--- REQUIREMENT ---
From the listing below, copy only the lines from the line that contains "wStD = wStQ;" to the line that contains "default: begin", counting those two lines as part of the copy.
# # # # #
File: config.mk
export PLATFORM = sky130hd
export DESIGN_NAME = tsf_frame_sync
export DESIGN_NICKNAME = d
export VERILOG_FILES = /design/src/logic/tsf_pkg.sv /design/src/logic/tsf_frame_sync.sv
export SDC_FILE = /design/constraint.sdc
export NUM_CORES = 1
export LEC_CHECK = 0
export BUFFER_PORTS_ARGS = -buffer_cell sky130_fd_sc_hd__buf_4
export CAP_MARGIN = 0
export CORE_MARGIN = 3
export CORE_UTILIZATION = 41
export DETAILED_ROUTE_END_ITERATION = 12
export GPL_TIMING_DRIVEN = 0
export PLACE_DENSITY = 0.6
export RECOVER_POWER = 25
export SLEW_MARGIN = 15
export SYNTH_ARGS = -nofsm -noshare
export SYNTH_HDL_FRONTEND = slang
export SYNTH_SLANG_ARGS = --single-unit
File: constraint.sdc
create_clock -name ref_clk -period 4.9 [get_ports ref_clk]
set_input_delay 0.735 -clock ref_clk [delete_from_list [all_inputs] [get_ports ref_clk]]
set_output_delay 0.735 -clock ref_clk [all_outputs]
set_load 0.02 [all_outputs]
File: src/logic/tsf_pkg.sv
package tsf_pkg;
    // number of byte-wide config fields per set
    localparam int NFLD = 12;
    // field slots inside one configuration set
    localparam int F_WCNT = 0;
    localparam int F_CRIT = 1;
    localparam int F_WPT0 = 2;
    localparam int F_WPT1 = 3;
    localparam int F_MODE = 4;
    localparam int F_LENA = 5;
    localparam int F_LENB = 6;
    localparam int F_GAP  = 7;
    localparam int F_PTA0 = 8;
    localparam int F_PTA1 = 9;
    localparam int F_PTB0 = 10;
    localparam int F_PTB1 = 11;
    // register indices; byte address is four times the index
    localparam logic [7:0] IDX_A [NFLD] = '{8'h28, 8'h25, 8'h26, 8'h27,
        8'h82, 8'h83, 8'h84, 8'h85, 8'h86, 8'h87, 8'h88, 8'h89};
    localparam logic [7:0] IDX_B [NFLD] = '{8'h49, 8'h46, 8'h47, 8'h48,
        8'ha2, 8'ha3, 8'ha4, 8'ha5, 8'ha6, 8'ha7, 8'ha8, 8'ha9};
    // implemented bits of each field; others read and store zero
    localparam logic [7:0] FLD_MASK [NFLD] = '{8'h7f, 8'h03, 8'hff, 8'hff,
        8'h03, 8'h1f, 8'h1f, 8'hff, 8'hff, 8'hff, 8'hff, 8'hff};
    localparam logic [7:0] CFG_RST  = 8'h00;
    localparam logic [7:0] IDX_CTRL = 8'hc0;
    localparam logic [7:0] IDX_STAT = 8'hc1;
    localparam int CTRL_SEL  = 0;
    localparam int CTRL_POLL = 1;
    // correlator geometry
    localparam logic [4:0] CORR_LEN  = 5'h10;
    localparam logic [5:0] FILL_MAX  = 6'h20;
    localparam logic [4:0] WFILL_MAX = 5'h10;
    localparam logic [1:0] HIST_FULL = 2'h2;
    // wake-up criterion encodings
    typedef enum logic [1:0] {
        CR_PAT = 2'b00, CR_RAND = 2'b01, CR_EQ = 2'b10, CR_RATE = 2'b11
    } tsf_crit_e;
    // correlator arrangement encodings
    typedef enum logic [1:0] {
        ARR_SINGLE = 2'b00, ARR_PAR = 2'b01, ARR_GAP = 2'b10, ARR_EXT = 2'b11
    } tsf_arr_e;
    // framer states, gray along idle-search-gap-searchB-done
    typedef enum logic [2:0] {
        FS_IDLE = 3'b000, FS_SRCH = 3'b001, FS_GAP = 3'b011,
        FS_SRCHB = 3'b010, FS_DONE = 3'b110
    } tsf_fst_e;
    // wake-up unit states
    typedef enum logic [1:0] {
        WS_IDLE = 2'b00, WS_SRCH = 2'b01, WS_DONE = 2'b11
    } tsf_wst_e;
endpackage

File: src/logic/tsf_frame_sync.sv
// Behaviour
// - wake window count is 7 bits, 0..127
// - count zero, random/equal: wake at sync
// - count zero in pattern mode: no wake
// - wake pattern compared only when register full
// - start on sync (slave) or wake (polling)
// - search until match or sync lost
// - two 16-chip correlators on Manchester chips
// - each correlator uses only its length
// - pattern A and B from byte pairs
// - two config sets, selected one governs
// - mode selects one of four arrangements
// - single mode concatenates into 32 chips
// - parallel: a match of either correlator gives sync
// - gap mode: A, then gap, then B
// - extended mode emits A/B indicator bit
// - patterns may contain code violations
// - three equal chips is a violation
// - criterion codes pattern/random/equal/rate
// - correlator lengths 0..16 chips
`timescale 1ns/1ps
module tsf_frame_sync
    import tsf_pkg::*;
(
    // clock and reset
    input  wire logic        ref_clk,
    input  wire logic        rst_b,
    // ahb-lite slave
    input  wire logic        hsel,
    input  wire logic [31:0] haddr,
    input  wire logic [1:0]  htrans,
    input  wire logic        hwrite,
    input  wire logic [2:0]  hsize,
    input  wire logic [31:0] hwdata,
    input  wire logic        hready,
    output logic      [31:0] hrdata,
    output logic             hreadyout,
    output logic             hresp,
    // chip stream from clock recovery
    input  wire logic        chipValid,
    input  wire logic        chipData,
    input  wire logic        symSync,
    // framer results
    output logic             frameSyncPulse,
    output logic             matchBitValid,
    output logic             matchBit,
    output logic             wakeFound,
    output logic             codeViolation,
    output logic             searching
);
    import tsf_pkg::*;

    logic [7:0]  cfgQ [2][NFLD];     // both configuration sets
    logic [1:0]  ctrlQ;              // set select, self-polling
    logic        apQ, apWrQ;         // pending data phase
    logic [7:0]  apIdxQ;             // index of pending access
    logic [31:0] rdataQ;             // read data for data phase
    logic        symSyncQ;           // previous sync level
    logic        c1Q, c2Q;           // last two chips
    logic [1:0]  histQ;              // chips of history held
    logic        cvQ;                // violation pulse
    tsf_wst_e    wStQ, wStD;         // wake unit state
    logic [15:0] wsrQ;               // wake pattern shifter
    logic [4:0]  wFillQ;             // chips in wake shifter
    logic [6:0]  wcQ;                // window chip counter
    logic        wakeQ;              // wake-found pulse
    tsf_fst_e    fStQ, fStD;         // framer state
    logic [31:0] fsrQ;               // framer chip shifter
    logic [5:0]  fFillQ;             // chips since last clear
    logic        chipQ;              // a chip entered last cycle
    logic [7:0]  gapQ;               // gap chip counter
    logic        fsyncQ, mbvQ, mbQ;  // result registers
    logic        fsyncD, fillClr, gapClr;

    // bus decode; registers answer with zero wait states
    wire        addrPh = hsel & htrans[1] & hready;
    wire [7:0]  busIdx = haddr[9:2];
    wire        wrEn   = apQ & apWrQ;
    wire        sel    = ctrlQ[CTRL_SEL];
    wire        poll   = ctrlQ[CTRL_POLL];

    // selected set feeds all logic
    wire [6:0]  wCnt  = cfgQ[sel][F_WCNT][6:0];
    wire tsf_crit_e crit = tsf_crit_e'(cfgQ[sel][F_CRIT][1:0]);
    wire tsf_arr_e  arr  = tsf_arr_e'(cfgQ[sel][F_MODE][1:0]);
    wire [4:0]  lenA  = cfgQ[sel][F_LENA][4:0];
    wire [4:0]  lenB  = cfgQ[sel][F_LENB][4:0];
    wire [7:0]  gap   = cfgQ[sel][F_GAP];
    wire [15:0] wPat  = {cfgQ[sel][F_WPT1], cfgQ[sel][F_WPT0]};
    wire [15:0] patA  = {cfgQ[sel][F_PTA1], cfgQ[sel][F_PTA0]};
    wire [15:0] patB  = {cfgQ[sel][F_PTB1], cfgQ[sel][F_PTB0]};

    // status word seen by software
    wire [31:0] statW = {15'h0, mbQ, 2'h0, wStQ, 1'b0, fStQ, 1'b0, wcQ};
    wire [31:0] rdNext = (busIdx == IDX_CTRL) ? {30'h0, ctrlQ} :
                         (busIdx == IDX_STAT) ? statW : 32'h0;

    assign hrdata    = rdataQ;
    assign hreadyout = 1'b1;
    assign hresp     = 1'b0;

    // address phase capture; read data is prepared here
    always_ff @(posedge ref_clk) begin
        if (!rst_b) begin
            apQ    <= 1'b0;
            apWrQ  <= 1'b0;
            apIdxQ <= 8'h00;
            rdataQ <= 32'h0;
        end else begin
            apQ    <= addrPh;
            apWrQ  <= hwrite;
            apIdxQ <= busIdx;
            rdataQ <= (addrPh & ~hwrite) ? rdNext : 32'h0;
        end
    end

    // write-only config fields, stored masked to their width
    always_ff @(posedge ref_clk) begin
        if (!rst_b) begin
            ctrlQ <= 2'h0;
            for (int f = 0; f < NFLD; f++) begin
                cfgQ[0][f] <= CFG_RST;
                cfgQ[1][f] <= CFG_RST;
            end
        end else if (wrEn) begin
            if (apIdxQ == IDX_CTRL)
                ctrlQ <= hwdata[1:0];
            for (int f = 0; f < NFLD; f++) begin
                if (apIdxQ == IDX_A[f])
                    cfgQ[0][f] <= hwdata[7:0] & FLD_MASK[f];
                if (apIdxQ == IDX_B[f])
                    cfgQ[1][f] <= hwdata[7:0] & FLD_MASK[f];
            end
        end
    end

    // chip history; cleared at sync so old chips never count
    wire syncRise = symSync & ~symSyncQ;
    wire cvNow  = chipValid & (histQ == HIST_FULL) & (chipData == c1Q)
                & (c1Q == c2Q);
    wire eqPair = chipValid & (histQ != 2'h0) & (chipData == c1Q);

    always_ff @(posedge ref_clk) begin
        if (!rst_b) begin
            symSyncQ <= 1'b0;
            c1Q      <= 1'b0;
            c2Q      <= 1'b0;
            histQ    <= 2'h0;
            cvQ      <= 1'b0;
        end else begin
            symSyncQ <= symSync;
            cvQ      <= cvNow;
            if (syncRise)
                histQ <= 2'h0;
            else if (chipValid & (histQ != HIST_FULL))
                histQ <= histQ + 2'h1;
            if (chipValid) begin
                c1Q <= chipData;
                c2Q <= c1Q;
            end
        end
    end

    // wake unit: pattern compare waits for a full shifter
    wire wElapsed = (wcQ == wCnt);
    wire patHit = (wFillQ == WFILL_MAX) & (wsrQ == wPat) & (wCnt != 7'h0);
    logic wOk;

    always_comb begin
        wStD = wStQ;
        wOk  = 1'b0;
        case (wStQ)
            WS_IDLE: begin
                if (syncRise & poll)
                    wStD = WS_SRCH;
            end
            WS_SRCH: begin
                if (!symSync) begin
                    wStD = WS_IDLE;
                end else begin
                    case (crit)
                        CR_PAT: begin
                            wOk = patHit;
                            if (patHit | wElapsed)
                                wStD = WS_DONE;
                        end
                        CR_RAND: begin
                            wOk = wElapsed & ~cvNow;
                            if (cvNow | wElapsed)
                                wStD = WS_DONE;
                        end
                        CR_EQ: begin
                            wOk = wElapsed & ~eqPair;
                            if (eqPair | wElapsed)
                                wStD = WS_DONE;
                        end
                        default: begin
                            wOk  = 1'b1;
                            wStD = WS_DONE;
                        end
                    endcase
                end
            end
            WS_DONE: begin
                if (!symSync)
                    wStD = WS_IDLE;
            end
            default: wStD = WS_IDLE;
        endcase
    end

    // window counter: clear at sync, count chips to limit
    always_ff @(posedge ref_clk) begin
        if (!rst_b) begin
            wStQ   <= WS_IDLE;
            wsrQ   <= 16'h0;
            wFillQ <= 5'h0;
            wcQ    <= 7'h0;
            wakeQ  <= 1'b0;
        end else begin
            wStQ  <= wStD;
            wakeQ <= wOk;
            if (syncRise) begin
                wFillQ <= 5'h0;
                wcQ    <= 7'h0;
            end else if (chipValid & (wStQ == WS_SRCH)) begin
                wsrQ <= {wsrQ[14:0], chipData};
                if (wFillQ != WFILL_MAX)
                    wFillQ <= wFillQ + 5'h1;
                if (wcQ != wCnt)
                    wcQ <= wcQ + 7'h1;
            end
        end
    end

    // masked compare of newest chips; patterns are raw chips so
    // violation pairs match like any other chip
    function automatic logic corr(input logic [15:0] sr,
                                  input logic [15:0] pat,
                                  input logic [4:0]  len,
                                  input logic [5:0]  fill);
        logic [15:0] m;
        m = (len >= CORR_LEN) ? 16'hffff : (16'hffff >> (CORR_LEN - len));
        return (((sr ^ pat) & m) == 16'h0) && (fill >= {1'b0, len});
    endfunction

    // the older half only counts chips beyond the first sixteen
    wire [5:0] fillHi = (fFillQ >= 6'h10) ? (fFillQ - 6'h10) : 6'h0;
    wire matchA = corr(fsrQ[15:0], patA, lenA, fFillQ);
    wire matchB = corr(fsrQ[15:0], patB, lenB, fFillQ);
    // single mode: B is the older half, valid only when A is 16
    wire hitOne = matchA & corr(fsrQ[31:16], patB, lenB, fillHi);
    wire hitA = matchA & (lenA != 5'h0);
    wire hitB = matchB & (lenB != 5'h0);
    wire start = poll ? wakeQ : syncRise;
    wire gapEnd = (gapQ + 8'h1) == gap;

    // framer sequence; a new start re-arms only from idle or done
    always_comb begin
        fStD    = fStQ;
        fsyncD  = 1'b0;
        fillClr = 1'b0;
        gapClr  = 1'b0;
        case (fStQ)
            FS_SRCH: begin
                if (!symSync) begin
                    fStD = FS_IDLE;
                end else if (chipQ) begin
                    case (arr)
                        ARR_SINGLE: fsyncD = hitOne;
                        ARR_GAP: begin
                            if (hitA) begin
                                fStD    = (gap == 8'h0) ? FS_SRCHB
                                                        : FS_GAP;
                                fillClr = 1'b1;
                                gapClr  = 1'b1;
                            end
                        end
                        default: fsyncD = hitA | hitB;
                    endcase
                    if (fsyncD)
                        fStD = FS_DONE;
                end
            end
            FS_GAP: begin
                if (!symSync) begin
                    fStD = FS_IDLE;
                end else if (chipQ & gapEnd) begin
                    fStD    = FS_SRCHB;
                    fillClr = 1'b1;
                end
            end
            FS_SRCHB: begin
                if (!symSync) begin
                    fStD = FS_IDLE;
                end else if (chipQ & hitB) begin
                    fsyncD = 1'b1;
                    fStD   = FS_DONE;
                end
            end
            FS_IDLE, FS_DONE: fStD = fStQ;
            default: fStD = FS_IDLE;
        endcase
        if (start & (fStQ == FS_IDLE || fStQ == FS_DONE)) begin
            fStD    = FS_SRCH;
            fillClr = 1'b1;
        end
    end

    // framer registers; chips shift in at the low end
    always_ff @(posedge ref_clk) begin
        if (!rst_b) begin
            fStQ   <= FS_IDLE;
            fsrQ   <= 32'h0;
            fFillQ <= 6'h0;
            chipQ  <= 1'b0;
            gapQ   <= 8'h0;
            fsyncQ <= 1'b0;
            mbvQ   <= 1'b0;
            mbQ    <= 1'b0;
        end else begin
            fStQ   <= fStD;
            chipQ  <= chipValid;
            fsyncQ <= fsyncD;
            mbvQ   <= fsyncD & (arr == ARR_EXT);
            if (fsyncD)
                mbQ <= ~hitA & (arr != ARR_SINGLE);
            if (chipValid)
                fsrQ <= {fsrQ[30:0], chipData};
            if (fillClr)
                fFillQ <= {5'h0, chipValid};
            else if (chipValid & (fFillQ != FILL_MAX))
                fFillQ <= fFillQ + 6'h1;
            if (gapClr)
                gapQ <= 8'h0;
            else if (chipQ & (fStQ == FS_GAP))
                gapQ <= gapQ + 8'h1;
        end
    end

    assign frameSyncPulse = fsyncQ;
    assign matchBitValid  = mbvQ;
    assign matchBit       = mbQ;
    assign wakeFound      = wakeQ;
    assign codeViolation  = cvQ;
    assign searching      = (fStQ != FS_IDLE) & (fStQ != FS_DONE);
endmodule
# # # # #
--- ANSWER TO THIS EXERCISE ---
        wStD = wStQ;
        wOk  = 1'b0;
        case (wStQ)
            WS_IDLE: begin
                if (syncRise & poll)
                    wStD = WS_SRCH;
            end
            WS_SRCH: begin
                if (!symSync) begin
                    wStD = WS_IDLE;
                end else begin
                    case (crit)
                        CR_PAT: begin
                            wOk = patHit;
                            if (patHit | wElapsed)
                                wStD = WS_DONE;
                        end
                        CR_RAND: begin
                            wOk = wElapsed & ~cvNow;
                            if (cvNow | wElapsed)
                                wStD = WS_DONE;
                        end
                        CR_EQ: begin
                            wOk = wElapsed & ~eqPair;
                            if (eqPair | wElapsed)
                                wStD = WS_DONE;
                        end
                        default: begin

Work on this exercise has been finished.